==> src/rtl/plq_defines.vh <==
// Constants for the protection latch and error queue block.
// Included by plq_top.v; definitions only.
`ifndef PLQ_DEFINES_VH
`define PLQ_DEFINES_VH

// ----------------------------------------
// Register offsets
// ----------------------------------------
`define PLQ_ADDR_ERRQ      4'h0
`define PLQ_ADDR_COUNT     4'h1
`define PLQ_ADDR_STATUS    4'h2
`define PLQ_ADDR_ENABLE    4'h3
`define PLQ_ADDR_EVENT     4'h4
`define PLQ_ADDR_IPROT_CTRL  4'h5
`define PLQ_ADDR_IPROT_LEVEL 4'h6
`define PLQ_ADDR_IPROT_DELAY 4'h7
`define PLQ_ADDR_CMD       4'h8
`define PLQ_ADDR_ERR_PUSH  4'h9
`define PLQ_ADDR_SELFTEST  4'hA

// ----------------------------------------
// Status bit positions
// ----------------------------------------
`define PLQ_BIT_EXVOLT  0
`define PLQ_BIT_EXCURR  1
`define PLQ_BIT_EXPOWR  2
`define PLQ_BIT_THERML  3
`define PLQ_BIT_REVPOL  4
`define PLQ_BIT_VSUMRY  5
`define PLQ_BIT_PSUMRY  6
`define PLQ_BIT_CTIMER  7
`define PLQ_BIT_LAT     8
`define PLQ_BIT_ERR     9

// ----------------------------------------
// Error codes and class ranges
// ----------------------------------------
`define PLQ_ERR_TOO_MANY  16'hFEA2
`define PLQ_ERR_NONE      16'h0000
`define PLQ_ST_DISPLAY    16'h0259
`define PLQ_ST_ADC        16'h025B
`define PLQ_ST_NOISY      16'h025F
`define PLQ_ST_KEYPAD     16'h0260
`define PLQ_ST_CHECKSUM   16'h0261
`define PLQ_ST_TEMP       16'h0276
`define PLQ_CLASS_CMD     2'h0
`define PLQ_CLASS_EXEC    2'h1
`define PLQ_CLASS_DEV     2'h2
`define PLQ_CLASS_QUERY   2'h3

// ----------------------------------------
// Reset values, timing and command codes
// ----------------------------------------
`define PLQ_RST_IPROT_DELAY 16'hEA60
`define PLQ_RST_IPROT_LEVEL 16'h0000
`define PLQ_CLK_HZ        100000000
`define PLQ_TICK_US       1000
`define PLQ_PWR_LIMIT_MS  10000
`define PLQ_CMD_CLEAR     8'h01
`define PLQ_CMD_INPUT_ON  8'h02
`define PLQ_CMD_INPUT_OFF 8'h03

`endif

==> src/rtl/plq_top.v <==
// Protection latch, fault timers and remote error queue of a load.
// Assumes synchronous comparator inputs and a plain register port
// driven by the controller that parses remote commands.
//
// The placing of the registers and the plain strobed port were decided locally.
`timescale 1ns/1ns
`include "plq_defines.vh"

module plq_top #(
	parameter DEPTH     = 20,
	parameter TICK_DIV  = (`PLQ_CLK_HZ / 1000000) * `PLQ_TICK_US,
	parameter PWR_MS    = `PLQ_PWR_LIMIT_MS
) (
	// Clock and reset
	input  wire        clk,
	input  wire        resetn,
	// Register port
	input  wire [3:0]  addr,
	input  wire [15:0] wdata,
	input  wire        wr,
	input  wire        rd,
	output reg  [15:0] rdata,
	// Comparators from the analog side
	input  wire        over_voltage,
	input  wire        over_current,
	input  wire        over_power,
	input  wire        over_temp,
	input  wire        reversed,
	// Front panel and self-test
	input  wire        key_clear,
	input  wire        key_input_toggle,
	input  wire        selftest_done,
	input  wire [5:0]  selftest_fail,
	// Indicators and actuators
	output reg         input_on,
	output reg         buzzer,
	output wire        power_limit,
	output wire        err_indicator,
	output reg         latched,
	output wire        current_timing_indicator,
	output reg         low_range_constant_current_mode,
	output wire        status_event
);

	// Sized copies; depth limited to 31 by the 5-bit count
	localparam [4:0]  Q_DEPTH   = DEPTH[4:0];
	localparam [4:0]  Q_LAST    = Q_DEPTH - 5'h01;
	localparam [16:0] TICK_LAST = TICK_DIV[16:0] - 17'h00001;
	localparam [15:0] PWR_LIMIT = PWR_MS[15:0];

	// ----------------------------------------
	// Functions
	// ----------------------------------------
	function [1:0] err_class;
		input [15:0] code;
		reg   [15:0] mag;
		begin
			mag = 16'h0000 - code;
			if (mag < 16'h00C8)
				err_class = `PLQ_CLASS_CMD;
			else if (mag < 16'h012C)
				err_class = `PLQ_CLASS_EXEC;
			else if (mag < 16'h0190)
				err_class = `PLQ_CLASS_DEV;
			else
				err_class = `PLQ_CLASS_QUERY;
		end
	endfunction

	function [4:0] wrap_inc;
		input [4:0] p;
		begin
			if (p == Q_LAST)
				wrap_inc = 5'h00;
			else
				wrap_inc = p + 5'h01;
		end
	endfunction

	// ----------------------------------------
	// Millisecond tick
	// ----------------------------------------
	reg  [16:0] tick_cnt;
	wire        tick = (tick_cnt == TICK_LAST);

	always @(posedge clk)
	begin
		if (!resetn)
			tick_cnt <= 17'h00000;
		else if (tick)
			tick_cnt <= 17'h00000;
		else
			tick_cnt <= tick_cnt + 17'h00001;
	end

	// ----------------------------------------
	// Error queue
	// ----------------------------------------
	reg  [15:0] q_mem [0:DEPTH-1];
	reg  [4:0]  q_head;
	reg  [4:0]  q_tail;
	reg  [4:0]  q_count;
	reg         q_over;
	reg  [1:0]  last_class;
	wire        push = wr && (addr == `PLQ_ADDR_ERR_PUSH);
	wire        pop  = rd && (addr == `PLQ_ADDR_ERRQ) && (q_count != 5'h00);
	wire [4:0]  newest = (q_tail == 5'h00) ? Q_LAST : q_tail - 5'h01;

	assign err_indicator = (q_count != 5'h00);

	always @(posedge clk)
	begin
		if (!resetn)
		begin
			q_head     <= 5'h00;
			q_tail     <= 5'h00;
			q_count    <= 5'h00;
			q_over     <= 1'b0;
			last_class <= `PLQ_CLASS_CMD;
		end
		else
		begin
			if (pop)
			begin
				q_head <= wrap_inc(q_head);
				q_over <= 1'b0;
			end
			if (push && !q_over)
			begin
				last_class <= err_class(wdata);
				if (q_count == Q_DEPTH && !pop)
				begin
					q_mem[newest] <= `PLQ_ERR_TOO_MANY;
					q_over        <= 1'b1;
				end
				else
				begin
					q_mem[q_tail] <= wdata;
					q_tail        <= wrap_inc(q_tail);
				end
			end
			if (push && !q_over && !(q_count == Q_DEPTH && !pop) && !pop)
				q_count <= q_count + 5'h01;
			else if (pop && !(push && !q_over))
				q_count <= q_count - 5'h01;
		end
	end

	// ----------------------------------------
	// Control registers
	// ----------------------------------------
	reg  [9:0]  enable;
	reg         iprot_enable;
	reg  [15:0] iprot_level;
	reg  [15:0] iprot_delay;
	reg  [15:0] st_code;
	wire        cmd_wr = wr && (addr == `PLQ_ADDR_CMD);
	wire        clear  = key_clear ||
		(cmd_wr && wdata[7:0] == `PLQ_CMD_CLEAR);

	always @(posedge clk)
	begin
		if (!resetn)
		begin
			enable       <= 10'h000;
			iprot_enable <= 1'b0;
			iprot_level  <= `PLQ_RST_IPROT_LEVEL;
			iprot_delay  <= `PLQ_RST_IPROT_DELAY;
		end
		else if (wr && !latched)
		begin
			case (addr)
			`PLQ_ADDR_ENABLE:      enable       <= wdata[9:0];
			`PLQ_ADDR_IPROT_CTRL:  iprot_enable <= wdata[0];
			`PLQ_ADDR_IPROT_LEVEL: iprot_level  <= wdata;
			`PLQ_ADDR_IPROT_DELAY: iprot_delay  <= wdata;
			default:               ;
			endcase
		end
	end

	// Protection level is compared by the analog side; kept for readback
	// ----------------------------------------
	// Fault timers
	// ----------------------------------------
	reg  [15:0] curr_ms;
	reg  [15:0] pwr_ms;
	wire        curr_trip = iprot_enable && over_current &&
		(curr_ms >= iprot_delay);
	wire        pwr_trip  = over_power && (pwr_ms >= PWR_LIMIT);

	assign power_limit = over_power;
	assign current_timing_indicator =
		iprot_enable && over_current && !curr_trip && !latched;

	always @(posedge clk)
	begin
		if (!resetn)
		begin
			curr_ms <= 16'h0000;
			pwr_ms  <= 16'h0000;
		end
		else
		begin
			if (!iprot_enable || !over_current || clear)
				curr_ms <= 16'h0000;
			else if (tick && curr_ms != 16'hFFFF)
				curr_ms <= curr_ms + 16'h0001;
			if (!over_power)
				pwr_ms <= 16'h0000;
			else if (tick && pwr_ms != 16'hFFFF)
				pwr_ms <= pwr_ms + 16'h0001;
		end
	end

	// ----------------------------------------
	// Protection latch and status
	// ----------------------------------------
	reg  [9:0]  status;
	reg  [9:0]  event_flags;
	wire        fault = over_voltage || reversed || over_temp ||
		curr_trip || pwr_trip;
	wire [9:0]  cond;

	assign cond[`PLQ_BIT_EXVOLT] = over_voltage;
	assign cond[`PLQ_BIT_EXCURR] = curr_trip;
	assign cond[`PLQ_BIT_EXPOWR] = pwr_trip;
	assign cond[`PLQ_BIT_THERML] = over_temp;
	assign cond[`PLQ_BIT_REVPOL] = reversed;
	assign cond[`PLQ_BIT_VSUMRY] = over_voltage || reversed;
	assign cond[`PLQ_BIT_PSUMRY] = curr_trip || pwr_trip || over_temp;
	assign cond[`PLQ_BIT_CTIMER] = current_timing_indicator;
	assign cond[`PLQ_BIT_LAT] = fault;
	assign cond[`PLQ_BIT_ERR] = err_indicator;
	assign status_event = |(event_flags & enable);

	always @(posedge clk)
	begin
		if (!resetn)
		begin
			latched     <= 1'b0;
			buzzer      <= 1'b0;
			input_on    <= 1'b0;
			status      <= 10'h000;
			event_flags <= 10'h000;
			low_range_constant_current_mode <= 1'b0;
		end
		else
		begin
			if (selftest_done && selftest_fail == 6'h00)
				low_range_constant_current_mode <= 1'b1;
			// Set wins over clear; gone conditions drop on clear
			if (clear)
				status <= cond;
			else
				status <= status | cond;
			if (rd && addr == `PLQ_ADDR_EVENT)
				event_flags <= cond & ~status;
			else
				event_flags <= event_flags | (cond & ~status);
			if (fault)
			begin
				latched  <= 1'b1;
				buzzer   <= 1'b1;
				input_on <= 1'b0;
			end
			else if (clear)
			begin
				latched <= 1'b0;
				buzzer  <= 1'b0;
			end
			else if (!latched)
			begin
				if (key_input_toggle)
					input_on <= !input_on;
				else if (cmd_wr && wdata[7:0] == `PLQ_CMD_INPUT_ON)
					input_on <= 1'b1;
				else if (cmd_wr && wdata[7:0] == `PLQ_CMD_INPUT_OFF)
					input_on <= 1'b0;
			end
		end
	end

	// ----------------------------------------
	// Self-test code capture
	// ----------------------------------------
	always @(posedge clk)
	begin
		if (!resetn)
			st_code <= `PLQ_ERR_NONE;
		else if (selftest_done)
		begin
			if (selftest_fail[0])
				st_code <= `PLQ_ST_DISPLAY;
			else if (selftest_fail[1])
				st_code <= `PLQ_ST_ADC;
			else if (selftest_fail[2])
				st_code <= `PLQ_ST_NOISY;
			else if (selftest_fail[3])
				st_code <= `PLQ_ST_KEYPAD;
			else if (selftest_fail[4])
				st_code <= `PLQ_ST_CHECKSUM;
			else if (selftest_fail[5])
				st_code <= `PLQ_ST_TEMP;
			else
				st_code <= `PLQ_ERR_NONE;
		end
	end

	// ----------------------------------------
	// Read port
	// ----------------------------------------
	always @(posedge clk)
	begin
		if (!resetn)
			rdata <= 16'h0000;
		else if (rd)
		begin
			case (addr)
			`PLQ_ADDR_ERRQ:
				rdata <= (q_count != 5'h00) ? q_mem[q_head]
					: `PLQ_ERR_NONE;
			`PLQ_ADDR_COUNT:    rdata <= {9'h000, last_class, q_count};
			`PLQ_ADDR_STATUS:   rdata <= {6'h00, status};
			`PLQ_ADDR_ENABLE:   rdata <= {6'h00, enable};
			`PLQ_ADDR_EVENT:    rdata <= {6'h00, event_flags};
			`PLQ_ADDR_IPROT_CTRL:  rdata <= {15'h0000, iprot_enable};
			`PLQ_ADDR_IPROT_LEVEL: rdata <= iprot_level;
			`PLQ_ADDR_IPROT_DELAY: rdata <= iprot_delay;
			`PLQ_ADDR_SELFTEST: rdata <= st_code;
			default:            rdata <= 16'h0000;
			endcase
		end
	end

endmodule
☆ ☆ ☆ ☆
Task objective ▸ Set aside each line above that includes the string "queue" and report it.

Output ▸
// Constants for the protection latch and error queue block.
// Protection latch, fault timers and remote error queue of a load.
	// Error queue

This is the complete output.